Signals from the missing plane’s black boxes were first detected two weeks ago by the French ship Laplace, which joined the search and which is equipped with three detectors designed to pick up the locator pings emitted by flight data and cockpit voice recorders from deep underwater.

In the case of the EgyptAir plane, its wreckage and black boxes were believed to be at a depth of some 3,000 meters (9,842 feet).

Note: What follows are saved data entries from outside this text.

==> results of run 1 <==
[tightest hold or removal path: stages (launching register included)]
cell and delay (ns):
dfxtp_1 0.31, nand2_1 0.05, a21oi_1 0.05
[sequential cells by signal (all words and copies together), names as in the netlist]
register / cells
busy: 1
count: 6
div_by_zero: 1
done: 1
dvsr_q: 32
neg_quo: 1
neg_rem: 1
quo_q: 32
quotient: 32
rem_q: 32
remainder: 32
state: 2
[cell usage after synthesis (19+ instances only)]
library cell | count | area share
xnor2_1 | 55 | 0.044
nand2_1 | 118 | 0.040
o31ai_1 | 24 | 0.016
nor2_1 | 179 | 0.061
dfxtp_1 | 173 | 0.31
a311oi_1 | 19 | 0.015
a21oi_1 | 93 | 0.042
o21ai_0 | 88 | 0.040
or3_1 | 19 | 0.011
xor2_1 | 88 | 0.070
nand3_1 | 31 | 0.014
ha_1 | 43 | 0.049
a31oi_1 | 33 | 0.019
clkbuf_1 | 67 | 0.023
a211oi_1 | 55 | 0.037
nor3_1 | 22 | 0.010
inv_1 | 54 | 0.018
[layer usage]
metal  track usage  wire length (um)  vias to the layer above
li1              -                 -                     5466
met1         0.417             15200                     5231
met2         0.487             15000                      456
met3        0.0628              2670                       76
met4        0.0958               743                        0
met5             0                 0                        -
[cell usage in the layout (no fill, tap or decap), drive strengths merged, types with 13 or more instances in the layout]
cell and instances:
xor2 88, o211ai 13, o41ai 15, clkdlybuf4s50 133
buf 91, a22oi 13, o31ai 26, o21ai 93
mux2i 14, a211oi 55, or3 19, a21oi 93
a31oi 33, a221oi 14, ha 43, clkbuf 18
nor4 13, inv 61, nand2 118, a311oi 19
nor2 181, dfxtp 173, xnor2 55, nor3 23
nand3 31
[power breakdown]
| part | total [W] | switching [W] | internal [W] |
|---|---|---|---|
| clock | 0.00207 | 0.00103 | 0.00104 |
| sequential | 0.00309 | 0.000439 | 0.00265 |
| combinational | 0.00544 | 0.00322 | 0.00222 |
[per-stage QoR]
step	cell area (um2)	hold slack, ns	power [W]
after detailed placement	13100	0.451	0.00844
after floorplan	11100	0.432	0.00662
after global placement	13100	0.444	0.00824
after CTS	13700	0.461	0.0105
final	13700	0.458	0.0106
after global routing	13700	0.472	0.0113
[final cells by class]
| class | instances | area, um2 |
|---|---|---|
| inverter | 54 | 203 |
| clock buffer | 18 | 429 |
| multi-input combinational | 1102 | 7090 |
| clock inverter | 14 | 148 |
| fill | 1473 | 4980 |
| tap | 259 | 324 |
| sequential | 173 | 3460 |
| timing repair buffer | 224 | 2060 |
## config.mk

```make
export PLATFORM = sky130hd
export DESIGN_NAME = retry_budget_ctrl
export DESIGN_NICKNAME = d
export VERILOG_FILES = /design/src/rtl/retry_budget_ctrl.sv
export SDC_FILE = /design/constraint.sdc
export NUM_CORES = 1
export LEC_CHECK = 0
export ABC_AREA = 0
export BUFFER_PORTS_ARGS = -buffer_cell sky130_fd_sc_hd__clkbuf_2
export CAP_MARGIN = 30
export CORE_ASPECT_RATIO = 1.25
export CORE_MARGIN = 2
export CORE_UTILIZATION = 56
export DETAILED_ROUTE_END_ITERATION = 8
export GPL_TIMING_DRIVEN = 0
export PLACE_DENSITY = 0.92
export SETUP_SLACK_MARGIN = 0.15
export SYNTH_ARGS = -nofsm -noshare
export SYNTH_HDL_FRONTEND = slang
export SYNTH_SLANG_ARGS = --single-unit
```

## constraint.sdc

```tcl
create_clock -name clk_i -period 3.6 [get_ports clk_i]
set_clock_uncertainty 0.15 [all_clocks]
set_input_delay 0.36 -clock clk_i [delete_from_list [all_inputs] [get_ports clk_i]]
set_output_delay 0.36 -clock clk_i [all_outputs]
set_load 0.005 [all_outputs]
```
### src/rtl/exp_sweep_ctrl.sv
// Exhaustive sweep engine: steps every input vector through a combinational block,
// captures its truth table and compares it against a latched expected table.
module exp_sweep_ctrl #(
    parameter int  N_IN   = 4,
    parameter int  SETTLE = 1,
    localparam int V      = 2**N_IN
) (
    input  logic            clk,
    input  logic            rst_n,
    input  logic            start,
    input  logic [V-1:0]    expected,
    output logic [N_IN-1:0] vec,
    input  logic            y_in,
    output logic            busy,
    output logic            done,
    output logic            pass,
    output logic [V-1:0]    truth_table,
    output logic [N_IN:0]   mismatch_cnt,
    output logic [N_IN-1:0] first_fail,
    output logic            fail_valid
);
    typedef enum logic [1:0] {IDLE, WAIT, SAMPLE, FIN} state_t;

    localparam logic [3:0]      SETTLE_C = 4'(SETTLE);
    localparam logic [N_IN-1:0] IDX_LAST = {N_IN{1'b1}};

    state_t          state_q, state_d;
    logic [V-1:0]    exp_q;
    logic [N_IN-1:0] idx_q;
    logic [3:0]      cnt_q;
    logic [1:0]      rst_sync;
    logic            rst_i_n;
    logic            miss;
    logic [N_IN:0]   mc_nxt;

    // Assert asynchronously, release on a clock edge so no flop sees a runt release.
    always_ff @(posedge clk or negedge rst_n) begin
        if (!rst_n) rst_sync <= '0;
        else        rst_sync <= {rst_sync[0], 1'b1};
    end
    assign rst_i_n = rst_sync[1];

    assign vec    = idx_q;
    assign miss   = y_in ^ exp_q[idx_q];
    assign mc_nxt = mismatch_cnt + {{N_IN{1'b0}}, miss};

    always_ff @(posedge clk or negedge rst_i_n) begin
        if (!rst_i_n) state_q <= IDLE;
        else          state_q <= state_d;
    end

    always_comb begin
        state_d = state_q;
        busy    = 1'b0;
        done    = 1'b0;
        case (state_q)
            IDLE:   if (start) state_d = WAIT;
            WAIT: begin
                busy = 1'b1;
                if (cnt_q <= 4'd1) state_d = SAMPLE;
            end
            SAMPLE: begin
                busy    = 1'b1;
                state_d = (idx_q == IDX_LAST) ? FIN : WAIT;
            end
            FIN: begin
                done    = 1'b1;
                state_d = IDLE;
            end
            default: state_d = IDLE;
        endcase
    end

    always_ff @(posedge clk or negedge rst_i_n) begin
        if (!rst_i_n) begin
            exp_q        <= '0;
            idx_q        <= '0;
            cnt_q        <= '0;
            truth_table  <= '0;
            mismatch_cnt <= '0;
            first_fail   <= '0;
            fail_valid   <= 1'b0;
            pass         <= 1'b0;
        end else begin
            case (state_q)
                IDLE: if (start) begin
                    exp_q        <= expected;
                    idx_q        <= '0;
                    cnt_q        <= SETTLE_C;
                    truth_table  <= '0;
                    mismatch_cnt <= '0;
                    first_fail   <= '0;
                    fail_valid   <= 1'b0;
                    pass         <= 1'b0;
                end
                WAIT: cnt_q <= cnt_q - 4'd1;
                SAMPLE: begin
                    truth_table[idx_q] <= y_in;
                    mismatch_cnt       <= mc_nxt;
                    if (miss && !fail_valid) begin
                        first_fail <= idx_q;
                        fail_valid <= 1'b1;
                    end
                    // pass is settled here so it is already valid during the done cycle
                    if (idx_q == IDX_LAST) begin
                        pass <= (mc_nxt == '0);
                    end else begin
                        idx_q <= idx_q + 1'b1;
                        cnt_q <= SETTLE_C;
                    end
                end
                default: ;
            endcase
        end
    end
endmodule
### src/rtl/uart_io_pkg.sv
// Shared definitions for the memory-mapped UART transmitter: FSM states,
// status word layout and the I/O decode constants.
package uart_io_pkg;

  typedef enum logic [1:0] {
    IDLE  = 2'd0,
    START = 2'd1,
    DATA  = 2'd2,
    STOP  = 2'd3
  } tx_state_e;

  localparam int unsigned DATA_W       = 32;
  localparam int unsigned BYTE_W       = 8;

  localparam int unsigned ST_BUSY      = 0;
  localparam int unsigned ST_EMPTY     = 1;
  localparam int unsigned ST_FULL      = 2;
  localparam int unsigned ST_OVF       = 3;
  localparam int unsigned ST_COUNT_LSB = 8;

  localparam logic [DATA_W-1:0] IO_ADDR = 32'hFFFF_FFFC;
  localparam int unsigned CTRL_CLR_BIT  = 8;

endpackage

By comparison, the wreckage of the Titanic is lying at a depth of some 3,800 meters (12,500 feet).

On Sunday, Egyptian investigators said time was running out in the search for the black boxes and that nearly two weeks remain before the batteries on them expire and they stop emitting signals.

Then the breakthrough came Wednesday, with Egypt saying that John Lethbridge had spotted and obtained images from the wreckage.

The crash shocked Egypt, coming less than a year after a Russian airliner was downed in Egypt’s Sinai Peninsula shortly after taking off from the Egyptian resort city of Sharm el-Sheikh in October, killing all 224 people on board.

A local affiliate of the Islamic State group claimed responsibility for bombing the aircraft and in November, Russia confirmed that an explosive device had brought down the aircraft.

The two disasters have unsettled authorities at the Cairo airport, where false alarms or bomb threats have caused lengthy delays to flights and at least one cancellation last week.

Security has also been considerably tightened at Egypt’s 20-plus airports since the Russian plane crash, with passengers now subjected to roughly the same security measures in force at major international airports.